Membrane properties of giant polymer and lipid vesicles obtained by electroformation and PVA gel-assisted hydration methods

Giant Unilamellar Vesicles (GUV) are the most commonly used biomimetic membrane model. Their production in physiological conditions through the well-known electroformation process is complex and other gel-assisted hydration procedures have recently emerged to circumvent some limitations of the process. In this work, the membrane physical properties of Giant Polymer Unilamellar Vesicles (Polymersomes) and lipid vesicles (Liposomes) obtained from the gel-assisted hydration procedure and electroformation, have been evaluated thoroughly by different techniques: micropipettes aspiration (MPA), Fluorescence Recovery After Photo Bleaching (FRAP) and Laurdan Generalized Polarization (GP).
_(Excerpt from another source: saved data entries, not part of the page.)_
From an optimization exercise on the open Yosys and OpenROAD flow, aimed at small area, a short achievable clock period and few clock cycles per item; shortcuts taken in it are not production practice. No functional check of the RTL was part of any run shown here. No activity file was given, so power comes from the tool's default toggle rates.

==> flow/design.v <==
package mars_pkg;
  localparam int StackBytesDef = 256;
  localparam logic [2:0] OP_READ  = 3'd0;
  localparam logic [2:0] OP_WRITE = 3'd1;
  localparam logic [2:0] OP_EA    = 3'd2;
  localparam logic [2:0] OP_PUSH  = 3'd3;
  localparam logic [2:0] OP_POP   = 3'd4;
  localparam logic [2:0] REG_BX = 3'd3;
  localparam logic [2:0] REG_SP = 3'd4;
  localparam logic [2:0] REG_BP = 3'd5;
  localparam logic [2:0] REG_SI = 3'd6;
  localparam logic [2:0] REG_DI = 3'd7;
  localparam logic [1:0] MOD_NODISP = 2'd0;
  localparam logic [1:0] MOD_DISP8  = 2'd1;
  localparam logic [1:0] MOD_DISP16 = 2'd2;
  localparam logic [1:0] MOD_REG    = 2'd3;
  localparam logic [2:0] RM_DIRECT = 3'b110;
endpackage
module mars_dp (
  input  logic        clk_i,
  input  logic        rst_ni,
  input  logic        clr_i,
  input  logic        vb_i,
  input  logic [2:0]  op_i,
  input  logic [2:0]  reg_i,
  input  logic        wide_i,
  input  logic [15:0] value_i,
  input  logic [1:0]  mode_i,
  input  logic [2:0]  rm_i,
  input  logic [7:0]  disp_lo_i,
  input  logic [7:0]  disp_hi_i,
  output logic [15:0] read_data_o,
  output logic [15:0] address_o,
  output logic        is_register_o,
  output logic [1:0]  disp_bytes_o,
  output logic        stack_fault_o
);
  logic        direct_a, eareg_a, ea_a;
  assign ea_a     = (op_i == mars_pkg::OP_EA);
  assign direct_a = (mode_i == mars_pkg::MOD_NODISP) && (rm_i == mars_pkg::RM_DIRECT);
  assign eareg_a  = (mode_i == mars_pkg::MOD_REG);
  logic        rd_r, wr_r, ea_r, push_r, pop_r;
  logic [2:0]  sel_r, rm_r;
  logic        wide_r, hib_r;
  logic [15:0] wdata_r, disp_r;
  logic        add_r, isr_r;
  logic [1:0]  db_r;
  always_comb begin
    rd_r    = (op_i == mars_pkg::OP_READ);
    wr_r    = (op_i == mars_pkg::OP_WRITE);
    ea_r    = ea_a;
    push_r  = (op_i == mars_pkg::OP_PUSH);
    pop_r   = (op_i == mars_pkg::OP_POP);
    sel_r   = wide_i ? reg_i : {1'b0, reg_i[1:0]};
    wide_r  = wide_i;
    hib_r   = reg_i[2];
    wdata_r = wide_i ? value_i : {value_i[7:0], value_i[7:0]};
    rm_r    = rm_i;
    add_r   = ea_a && !eareg_a && !direct_a;
    isr_r   = ea_a && eareg_a;
    if (!ea_a || eareg_a) begin
      disp_r = 16'd0;
      db_r   = 2'd0;
    end else if (direct_a || mode_i == mars_pkg::MOD_DISP16) begin
      disp_r = {disp_hi_i, disp_lo_i};
      db_r   = 2'd2;
    end else if (mode_i == mars_pkg::MOD_DISP8) begin
      disp_r = {{8{disp_lo_i[7]}}, disp_lo_i};
      db_r   = 2'd1;
    end else begin
      disp_r = 16'd0;
      db_r   = 2'd0;
    end
  end
  logic [15:0] rf_q [8];
  logic        is_wr, is_push, is_pop;
  logic [2:0]  base_sel;
  logic [15:0] rv, base, idx;
  logic [15:0] sp;
  logic        sp_hi_zero, sp_le_top, sp_ge_n, sp_pop_fits;
  logic        push_ok, pop_ok, fault_b;
  logic [7:0]  sp_m1, sp_m2, sp_p1, sp_dn;
  logic [8:0]  sp_up;
  logic        a0_b;
  logic [6:0]  ie_b, io_b;
  assign is_wr   = vb_i & wr_r;
  assign is_push = vb_i & push_r;
  assign is_pop  = vb_i & pop_r;
  assign rv = rf_q[sel_r];
  assign sp          = rf_q[mars_pkg::REG_SP];
  assign sp_hi_zero  = (sp[15:9] == 7'd0);
  assign sp_le_top   = sp_hi_zero & (~sp[8] | (sp[7:0] == 8'd0));
  assign sp_ge_n     = (sp[15:1] != 15'd0) | (sp[0] & ~wide_r);
  assign sp_pop_fits = sp_hi_zero & ~sp[8] & ~(wide_r & (sp[7:0] == 8'hFF));
  assign push_ok     = is_push & sp_le_top & sp_ge_n;
  assign pop_ok      = is_pop & sp_pop_fits;
  assign fault_b     = (push_r & ~(sp_le_top & sp_ge_n)) | (pop_r & ~sp_pop_fits);
  assign sp_m1       = sp[7:0] - 8'd1;
  assign sp_m2       = sp[7:0] - 8'd2;
  assign sp_p1       = sp[7:0] + 8'd1;
  assign sp_dn       = wide_r ? sp_m2 : sp_m1;
  assign sp_up       = {1'b0, sp[7:0]} + {7'd0, wide_r, ~wide_r};
  always_comb begin
    if (push_r && wide_r) begin
      a0_b = sp[0];
      ie_b = sp_m1[7:1];
      io_b = sp_m2[7:1];
    end else if (push_r) begin
      a0_b = ~sp[0];
      ie_b = sp[7:1];
      io_b = sp_m1[7:1];
    end else begin
      a0_b = sp[0];
      ie_b = sp_p1[7:1];
      io_b = sp[7:1];
    end
  end
  logic [7:0] sp_hi_new, sp_lo_new;
  logic       sp_move;
  assign sp_move   = push_ok | pop_ok;
  assign sp_hi_new = {7'd0, pop_ok & sp_up[8]};
  assign sp_lo_new = push_ok ? sp_dn : sp_up[7:0];
  always_ff @(posedge clk_i) begin
    for (int i = 0; i < 8; i++) begin
      if (3'(i) == mars_pkg::REG_SP) begin
        if (clr_i || (is_wr && sel_r == 3'(i)) || sp_move) begin
          rf_q[i][15:8] <= clr_i ? 8'd1 : (is_wr ? wdata_r[15:8] : sp_hi_new);
          rf_q[i][7:0]  <= clr_i ? 8'd0 : (is_wr ? wdata_r[7:0] : sp_lo_new);
        end
      end else begin
        if (clr_i || (is_wr && sel_r == 3'(i) && (wide_r || hib_r))) begin
          rf_q[i][15:8] <= clr_i ? 8'd0 : wdata_r[15:8];
        end
        if (clr_i || (is_wr && sel_r == 3'(i) && (wide_r || !hib_r))) begin
          rf_q[i][7:0] <= clr_i ? 8'd0 : wdata_r[7:0];
        end
      end
    end
  end
  always_comb begin
    case (rm_r)
      3'd0, 3'd1, 3'd7: base_sel = mars_pkg::REG_BX;
      3'd2, 3'd3, 3'd6: base_sel = mars_pkg::REG_BP;
      3'd4:             base_sel = mars_pkg::REG_SI;
      default:          base_sel = mars_pkg::REG_DI;
    endcase
  end
  assign base = rf_q[base_sel];
  assign idx  = rm_r[2] ? 16'd0 : (rm_r[0] ? rf_q[mars_pkg::REG_DI] : rf_q[mars_pkg::REG_SI]);
  logic [15:0] x_b, y_b, base_a, idx_a, ea_s, ea_k;
  assign base_a = add_r ? base : 16'd0;
  assign idx_a  = add_r ? idx : 16'd0;
  assign ea_s   = base_a ^ idx_a ^ disp_r;
  assign ea_k   = (base_a & idx_a) | (base_a & disp_r) | (idx_a & disp_r);
  assign y_b    = ea_r ? {ea_k[14:0], 1'b0} : 16'd0;
  always_comb begin
    if (push_r) begin
      x_b = a0_b ? {wdata_r[7:0], wdata_r[15:8]} : wdata_r;
    end else if (ea_r) begin
      x_b = ea_s;
    end else if (rd_r) begin
      x_b = wide_r ? rv : hib_r ? {8'd0, rv[15:8]} : {8'd0, rv[7:0]};
    end else begin
      x_b = 16'd0;
    end
  end
  logic [15:0] x_c, y_c, z_c;
  logic [1:0]  db_c;
  logic        isr_c, flt_c, pop_c, wide_c, a0_c, we_e_c, we_o_c, ea_c, rd_c;
  logic [6:0]  ie_c, io_c;
  always_ff @(posedge clk_i or negedge rst_ni) begin
    if (!rst_ni) begin
      x_c <= 16'd0;
    end else begin
      x_c <= x_b;
    end
  end
  always_ff @(posedge clk_i) begin
    y_c    <= y_b;
    db_c   <= db_r;
    isr_c  <= isr_r;
    flt_c  <= fault_b;
    pop_c  <= pop_ok;
    wide_c <= wide_r;
    ea_c   <= ea_r;
    rd_c   <= rd_r;
    a0_c   <= a0_b;
    ie_c   <= ie_b;
    io_c   <= io_b;
    we_e_c <= push_ok & (~a0_b | wide_r);
    we_o_c <= push_ok & (a0_b | wide_r);
  end
  logic [1023:0] bank_e, bank_o;
  for (genvar i = 0; i < 128; i++) begin : g_stack
    always_ff @(posedge clk_i) begin
      if (clr_i || (we_e_c && ie_c == 7'(i))) begin
        bank_e[8*i +: 8] <= x_c[7:0];
      end
      if (clr_i || (we_o_c && io_c == 7'(i))) begin
        bank_o[8*i +: 8] <= x_c[15:8];
      end
    end
  end
  assign z_c = x_c + y_c;
  logic [1:0] db_d;
  logic       isr_d, flt_d, rsel_d, asel_d, hien_d, a0_d, ie6_d, io6_d;
  logic [7:0] e0_d, e1_d, o0_d, o1_d;
  always_ff @(posedge clk_i) begin
    db_d   <= db_c;
    isr_d  <= isr_c;
    flt_d  <= flt_c;
    rsel_d <= rd_c | pop_c;
    asel_d <= ea_c;
    hien_d <= ~pop_c | wide_c;
    a0_d   <= pop_c & a0_c;
    ie6_d  <= pop_c & ie_c[6];
    io6_d  <= pop_c & io_c[6];
    e0_d   <= pop_c ? bank_e[8*ie_c[5:0] +: 8] : z_c[7:0];
    o0_d   <= pop_c ? bank_o[8*io_c[5:0] +: 8] : z_c[15:8];
    e1_d   <= bank_e[512 + 8*ie_c[5:0] +: 8];
    o1_d   <= bank_o[512 + 8*io_c[5:0] +: 8];
  end
  logic [7:0]  rd_e, rd_o;
  logic [15:0] res_d;
  assign rd_e  = ie6_d ? e1_d : e0_d;
  assign rd_o  = io6_d ? o1_d : o0_d;
  assign res_d = {hien_d ? (a0_d ? rd_e : rd_o) : 8'd0, a0_d ? rd_o : rd_e};
  always_ff @(posedge clk_i) begin
    read_data_o   <= rsel_d ? res_d : 16'd0;
    address_o     <= asel_d ? res_d : 16'd0;
    is_register_o <= isr_d;
    disp_bytes_o  <= db_d;
    stack_fault_o <= flt_d;
  end
endmodule
module mars_ctrl (
  input  logic clk_i,
  input  logic rst_ni,
  input  logic start,
  output logic busy,
  output logic clr_o,    
  output logic vb_o,     
  output logic done_o
);
  logic clr_q, rdy_q, vc_q, vd_q, done_q;
  always_ff @(posedge clk_i or negedge rst_ni) begin
    if (!rst_ni) begin
      clr_q  <= 1'b1;
      rdy_q  <= 1'b0;
      vc_q   <= 1'b0;
      vd_q   <= 1'b0;
      done_q <= 1'b0;
    end else begin
      clr_q  <= 1'b0;
      rdy_q  <= 1'b1;
      vc_q   <= start & ~clr_q;
      vd_q   <= vc_q;
      done_q <= vd_q;
    end
  end
  assign busy   = ~rdy_q;
  assign clr_o  = clr_q;
  assign vb_o   = start & ~clr_q;
  assign done_o = done_q;
endmodule
module modrm_address_register_stack_unit (
  input  logic        clk_i,
  input  logic        rst_ni,
  input  logic        start,
  output logic        busy,
  input  logic [2:0]  op_i,
  input  logic [2:0]  reg_i,
  input  logic        wide_i,
  input  logic [15:0] value_i,
  input  logic [1:0]  mode_i,
  input  logic [2:0]  rm_i,
  input  logic [7:0]  disp_lo_i,
  input  logic [7:0]  disp_hi_i,
  output logic        done_o,
  output logic [15:0] read_data_o,
  output logic [15:0] address_o,
  output logic        is_register_o,
  output logic [1:0]  disp_bytes_o,
  output logic        stack_fault_o
);
  logic clr, vb;
  mars_ctrl u_ctrl (
    .clk_i  (clk_i),
    .rst_ni (rst_ni),
    .start  (start),
    .busy   (busy),
    .clr_o  (clr),
    .vb_o   (vb),
    .done_o (done_o)
  );
  mars_dp u_dp (
    .clk_i         (clk_i),
    .rst_ni        (rst_ni),
    .clr_i         (clr),
    .vb_i          (vb),
    .op_i          (op_i),
    .reg_i         (reg_i),
    .wide_i        (wide_i),
    .value_i       (value_i),
    .mode_i        (mode_i),
    .rm_i          (rm_i),
    .disp_lo_i     (disp_lo_i),
    .disp_hi_i     (disp_hi_i),
    .read_data_o   (read_data_o),
    .address_o     (address_o),
    .is_register_o (is_register_o),
    .disp_bytes_o  (disp_bytes_o),
    .stack_fault_o (stack_fault_o)
  );
endmodule
==> flow/flow/run.sh <==
#!/bin/bash
set -euo pipefail
bash standard.sh \
  MATCH_CELL_FOOTPRINT=0 \
  "BUFFER_PORTS_ARGS=-buffer_cell sky130_fd_sc_hd__buf_4" \
  finish > standard_flow.log 2>&1
==> flow/standard.sh <==
#!/bin/bash
# synth_recipe.tcl (not shown) runs the flow's synth.tcl, then flattens the netlist and writes it again
# the make line also repeats each setting of config.mk as NAME=value (left out here)
make -C /OpenROAD-flow-scripts/flow DESIGN_CONFIG=/design/flow/config.mk WORK_HOME=/design/flow/orfs CLKGATE_MAP_FILE= SYNTH_SCRIPT=/design/flow/synth_recipe.tcl "${@:-finish}"
==> flow/config.mk <==
export PLATFORM = sky130hd
export DESIGN_NAME = modrm_address_register_stack_unit
export DESIGN_NICKNAME = modrm_address_register_stack_unit
export VERILOG_FILES = /design/flow/design.v
export SDC_FILE = /design/flow/constraint.sdc
export NUM_CORES = 4
export LEC_CHECK = 0
export CAP_MARGIN = 20
export CORE_MARGIN = 2
export CORE_UTILIZATION = 55
export CTS_CLUSTER_DIAMETER = 80
export CTS_CLUSTER_SIZE = 25
export SETUP_SLACK_MARGIN = 5
export SLEW_MARGIN = 20
==> flow/constraint.sdc <==
create_clock -name core_clock -period 8.0 [get_ports {clk_i}]
set_input_delay 1.6000 -clock core_clock [delete_from_list [all_inputs] [get_ports {clk_i}]]
set_output_delay 1.6000 -clock core_clock [all_outputs]
set_load 0.01 [all_outputs]
==> flow_summary.json, run 1 <==
{
  "syn_area_um2": 92400,
  "critPathLaunchType": "primary input",
  "yosysTopAreaCell": "edfxtp_1",
  "io_buffers": 84,
  "cts_tree": "done",
  "grt_pass1_vias": 45766,
  "dp_worst_setup_slack_ns": 3.77,
  "drtIter0Drc": 5325,
  "ys_ff_latch": 2315,
  "min_period_ns": 3.12,
  "slew_headroom_pct": 27.7,
  "synth_top_family_by_area": "multiplexers",
  "via_per_inst": 6.50,
  "synth_edf_count": 2176,
  "syn_inst": 4769,
  "h-tree-depth": 3,
  "synth_ff_type": "edfxtp_1",
  "grt.total_usage_pct": 27.1,
  "synthMuxAreaShare_pct": 15.1,
  "critPathKind": "in2reg",
  "place.gp.congestion": 0.928,
  "insertion_delay_ns": 0.79,
  "wl_um": 233000,
  "ctsHoldBuffers": 0,
  "ys_seq_area_share_pct": 73.9,
  "clock-root-buffer": "clkbuf_16",
  "netlist.area_leader.share_pct": 70.7,
  "synth-compound-area-share_pct": 5.46,
  "synthAdderAreaFrac_pct": 0.666,
  "cp_max_fo": 6,
  "finalCritPeriodShare_pct": 39.0,
  "rsz0062_at_grt": "yes",
  "max_stage_delay_ns": 0.53,
  "max_freq_ghz": 0.321,
  "overflow": 0,
  "synthSimpleGateAreaFrac_pct": 3.10,
  "irDropWorstVdd_mv": 0.227,
  "synth_common_cells": "edfxtp_1, mux4_2, nand2_1",
  "crit_family": "simple AND/OR/NAND/NOR gates",
  "yosysWarnings": 3,
  "synth_nets": 4855,
  "nNetsFinal": 4947,
  "cts_made_buffers": 118,
  "timing.hold.ws_ns": 0.334,
  "status": "complete, no violations",
  "grt_start_max_net_pins": 114,
  "grt_pass1_wl_um": 332000,
  "die_area_um2": 171000,
  "cp_cell_sequence": "buf_8, inv_6, or3_4, buf_12, clkinv_8, nand2_8, nor2_4, buf_6, clkbuf_16, nand2_4, fa_2, o22ai_2, a211o_1",
  "tightest_slew_ns": 1.08,
  "yosysMostFrequentCell": "edfxtp_1",
  "detail-route-antenna-nets": 0,
  "start_util_pct": 55.3,
  "core_area_um2": 167000,
  "synth.top_cells.by_area": "edfxtp_1, mux4_2, dfxtp_1",
  "p_per_area_nw_per_um2": 245,
  "remaining_drc_errors": 0,
  "cap_violations": 0,
  "end_kind": "register",
  "syn2layout_area_growth_pct": 10.6,
  "cp.required_ns": 8.65,
  "clock-skew-final_ns": 0.0417,
  "die_x_um": 414,
  "clk_path_buf_depth": 3,
  "clk_pin_slew_ns": 0.09,
  "drive_gt1_share_pct": 26.9,
  "cts.sinks": 2315,
  "report.final.slew_viol_count": 0,
  "setup_viol": 0,
  "crit_arrival_ns": 3.77,
  "yosysUniqueCellTypes": 80,
  "dp_hpwl_um": 143000,
  "wl_per_cell_um": 32.5,
  "crit_buf_inv": 6,
  "die_height_um": 414,
  "tns_ns": 0,
  "antenna_cells": 0,
  "fin_ws_ns": 4.88,
  "firstDrtPassIters": 7,
  "grt_antenna_before_repair": 4,
  "worst_path_max_delay_cell": "fa_2",
  "avgSynthCellArea_um2": 19.4,
  "finalHoldViolCount": 0,
  "async_flop_share_pct": 0.907,
  "leakagePower_uw": 0.0353,
  "rows": 150,
  "hp-class": "reg2reg",
  "num_io_pins": 85,
  "dr_total_vias": 46504,
  "synth_xor_area_share_pct": 0.341
}
-- cells in the final DEF, fill, tap and decap left out, types with 19 or more instances in the layout --
master and n:
o21bai_1 30, a31oi_1 22, nand3_1 56, a21o_1 87, and2_1 31, mux4_2 523
ha_1 21, buf_4 191, nor2b_1 43, buf_6 26, a21oi_1 72, clkbuf_1 21
mux2i_1 183, edfxtp_1 2176, xnor2_1 22, nand2_1 173, o21bai_2 86, clkbuf_16 126
dfxtp_1 109, nor2_1 151, a22oi_1 115, nand2_2 29, a211oi_1 19, mux2_2 32
o21ai_0 44, o21bai_4 48, inv_1 23
-- logic make-up (layout without fill, tap and decap cells) --
group                    Yosys count  in the layout
AO/OA/AOI/OAI                    699            700
XOR/XNOR                          36             36
adder cells (fa/ha/maj)           39             39
buffers and inverters            324            505
flip-flops                      2315           2315
multiplexers                     739            739
other                              2              2
AND/OR/NAND/NOR                  615            616
-- final timing paths --
| kind | startpoint | to | slack, ns | cells past startpoint |
|---|---|---|---|---|
| worst min register to register | u_dp.isr_d$_DFF_P_ | u_dp.is_register_o$_DFF_P_ | 0.33 | 0 |
| worst max register to register | u_dp.ie_c[0]$_DFF_P_ | u_dp.e0_d[6]$_DFF_P_ | 4.95 | 6 |
| max in group asynchronous | rst_ni | u_ctrl.clr_q$_DFF_PN1_ | 6.98 | 1 |
| min in group asynchronous | rst_ni | u_dp.x_c[7]$_DFF_PN0_ | 0.73 | 1 |
| worst min-delay path | u_dp.isr_d$_DFF_P_ | u_dp.is_register_o$_DFF_P_ | 0.33 | 0 |
| worst max-delay path | op_i[1] | u_dp.x_c[1]$_DFF_PN0_ | 4.88 | 13 |
-- per-layer routing --
metal | vias up | GRT usage [%] | part of all wire, %
met5 | - | 0 | 0
met3 | 283 | 4.27 | 6.8
li1 | 19635 | - | -
met1 | 24852 | 40.3 | 43
met2 | 1734 | 42.5 | 48
met4 | 0 | 6.52 | 2.7
-- repair_timing --
item / in CTS / in global routing
setup endpoints to repair: 1715 / 934
setup buffers: 46 / 36
resized for setup: 249 / 128
gates cloned: 7 / 1
pin swaps: 19 / 27
-- registers in the layout, summed over array words and instances (netlist names), 15 cells and up --
name / count
u_dp.bank_e: 1024
u_dp.bank_o: 1024
u_dp.rf_q: 128
u_dp.address_o: 16
u_dp.read_data_o: 16
u_dp.x_c: 16
u_dp.y_c: 15
-- worst register-to-register path, delay by kind of cell (launching register included) --
kind,cells,cell delay (ns)
AOI/OAI and AO/OA,4,1.41
buffers and inverters,1,0.36
DFF,1,0.56
muxes,1,0.62
-- final cells by class --
| class | instances | area (µm²) |
|---|---|---|
| Tap cell | 2204 | 2760 |
| Clock inverter | 65 | 822 |
| Sequential cell | 2315 | 68300 |
| Inverter | 31 | 145 |
| Fill cell | 11887 | 64900 |
| Timing Repair Buffer | 263 | 2670 |
| Multi-Input combinational cell | 2132 | 24300 |
| Clock buffer | 146 | 3140 |
-- through the flow --
step | total power, µW | instances | util (%) | instance area, µm²
floorplan | 16800 | 4769 | - | 92700
global placement | 18000 | 6853 | 57.2 | 95600
detailed placement | 18000 | 6854 | 57.2 | 95600
CTS | 25100 | 7118 | 60.5 | 101000
global route | 25800 | 7156 | 61.2 | 102000
finish | 25100 | 7156 | 61.2 | 102000
-- power by group --
part / switching [µW] / internal (µW) / leakage (µW)
clock network: 3950 / 3170 / 0.00190
registers: 389 / 14200 / 0.0236
logic: 1910 / 1430 / 0.00979
total: 6250 / 18800 / 0.0353
==> run 2, diff against run 1 <==
--- a/flow/config.mk
+++ b/flow/config.mk
@@ -7,7 +7,7 @@
 export LEC_CHECK = 0
 export CAP_MARGIN = 20
 export CORE_MARGIN = 2
-export CORE_UTILIZATION = 55
+export CORE_UTILIZATION = 65
 export CTS_CLUSTER_DIAMETER = 80
 export CTS_CLUSTER_SIZE = 25
 export SETUP_SLACK_MARGIN = 5
==> flow_summary.json, run 2 <==
{
  "grt_start_max_net_pins": 107,
  "syn_inst": 4769,
  "min_period_ns": 3.12,
  "layout_commonest_cell": "edfxtp_1",
  "clock-root-buffer": "clkbuf_16",
  "grt.total_usage_pct": 31.6,
  "p_per_area_nw_per_um2": 241,
  "dp_worst_setup_slack_ns": 3.71,
  "yosysWarnings": 3,
  "tightest_slew_ns": 1.12,
  "hold_end": "u_dp.db_d[1]$_DFF_P_",
  "grt_antenna_before_repair": 6,
  "async_flop_share_pct": 0.907,
  "drive_gt1_share_pct": 25.8,
  "cts_made_buffers": 107,
  "start_util_pct": 65.4,
  "crit_family": "simple AND/OR/NAND/NOR gates",
  "yosysMostFrequentCell": "edfxtp_1",
  "die_x_um": 381,
  "detail-route-antenna-nets": 0,
  "slew_headroom_pct": 25.0,
  "rr_worst_depth": 8,
  "drtIter0Drc": 6384,
  "clock-skew-final_ns": 0.0383,
  "critPathKind": "in2reg",
  "min_from": "u_dp.db_c[1]$_SDFF_PP0_",
  "worst_path_max_delay_cell": "fa_2",
  "grt_pass1_vias": 45916,
  "nNetsFinal": 4941,
  "clk_path_buf_depth": 3,
  "reg.largest.list": "u_dp.bank_e (1024), u_dp.bank_o (1024), u_dp.rf_q (128)",
  "synth_edf_count": 2176,
  "avgSynthCellArea_um2": 19.4,
  "synth_common_cells": "edfxtp_1, mux4_2, nand2_1",
  "grt_pass1_wl_um": 329000,
  "cp_cell_sequence": "buf_8, or3_4, buf_12, clkinv_8, nand2_8, nor2_4, buf_12, clkbuf_16, nand2_4, fa_2, o221a_4, a31oi_4",
  "cap_violations": 0,
  "irDropWorstVdd_mv": 0.256,
  "insertion_delay_ns": 0.76,
  "h-tree-depth": 3,
  "status": "complete, no violations",
  "r2r_slack_ns": 4.96,
  "ys_ff_latch": 2315,
  "ys_seq_area_share_pct": 73.9,
  "dp_hpwl_um": 141000,
  "tns_ns": 0,
  "final_cell_mix": "edfxtp_1, mux4_2, buf_4",
  "netlist.area_leader.share_pct": 70.7,
  "syn_area_um2": 92400,
  "critPathMostFrequentCell": "buf_12",
  "synth.top_cells.by_area": "edfxtp_1, mux4_2, dfxtp_1",
  "die_height_um": 381,
  "synth_ff_type": "edfxtp_1",
  "syn2layout_area_growth_pct": 9.74,
  "critPathLaunchType": "primary input",
  "max_freq_ghz": 0.320,
  "cts.sinks": 2315,
  "place.gp.congestion": 0.890,
  "crit_arrival_ns": 3.77,
  "num_io_pins": 85,
  "fin_ws_ns": 4.88,
  "cp_max_fo": 7,
  "report.final.slew_viol_count": 0,
  "cp.required_ns": 8.65,
  "rows": 138,
  "yosysTopAreaCell": "edfxtp_1",
  "synth_nets": 4855,
  "remaining_drc_errors": 0,
  "min_path_cells": 0,
  "max_stage_delay_ns": 0.46,
  "finalHoldViolCount": 0,
  "yosysUniqueCellTypes": 80,
  "die_area_um2": 145000,
  "io_buffers": 84,
  "wl_um": 229000,
  "end_kind": "register",
  "finalCritPeriodShare_pct": 39.0,
  "via_per_inst": 6.91,
  "core_area_um2": 141000,
  "overflow": 0,
  "setup_viol": 0,
  "clk_pin_slew_ns": 0.10,
  "hp-class": "reg2reg",
  "crit_buf_inv": 5,
  "rsz0062_at_grt": "yes",
  "leakagePower_uw": 0.0351,
  "reg2reg_to": "u_dp.e0_d[7]$_DFF_P_",
  "dr_total_vias": 47292,
  "firstDrtPassIters": 6,
  "cts_tree": "done",
  "worst_r2r_startpoint": "u_dp.ie_c[3]$_DFF_P_",
  "wl_per_cell_um": 33.5
}
## run 2: worst reg2reg max path, delay by kind of cell (launching register included)
kind | cells | cell delay, ns
compound gates | 4 | 0.87
buf+inv | 2 | 0.78
simple gates | 2 | 0.72
flops | 1 | 0.51
## run 2: cell type report
class                      count  area [µm²]
timing repair buffer         270        2860
fill                        8649       39900
clock buffer                 182        3080
inverter                      31         140
sequential                  2315       68300
multi-input combinational   2130       24300
antenna                        3        7.51
clock inverter                19         273
tap                         1890        2360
The study was performed on GUVs made of either phospholipids (POPC and DPPC) or amphiphilic copolymers based on Poly(dimethylsiloxane) and poly(ethyleneoxide). A significant deviation of stretching modulus, lateral diffusion coefficient and membrane packing was observed for GUVs formed by the PVA gel-assisted hydration method compared to the classical electroformation process. We were able to show that this deviation was due to the presence of PVA chains in the membrane and in the suspending medium. Globally our findings reveal that particular attention has to be paid on the gel assisted hydration process as the vesicles obtained present altered mechanical behaviour.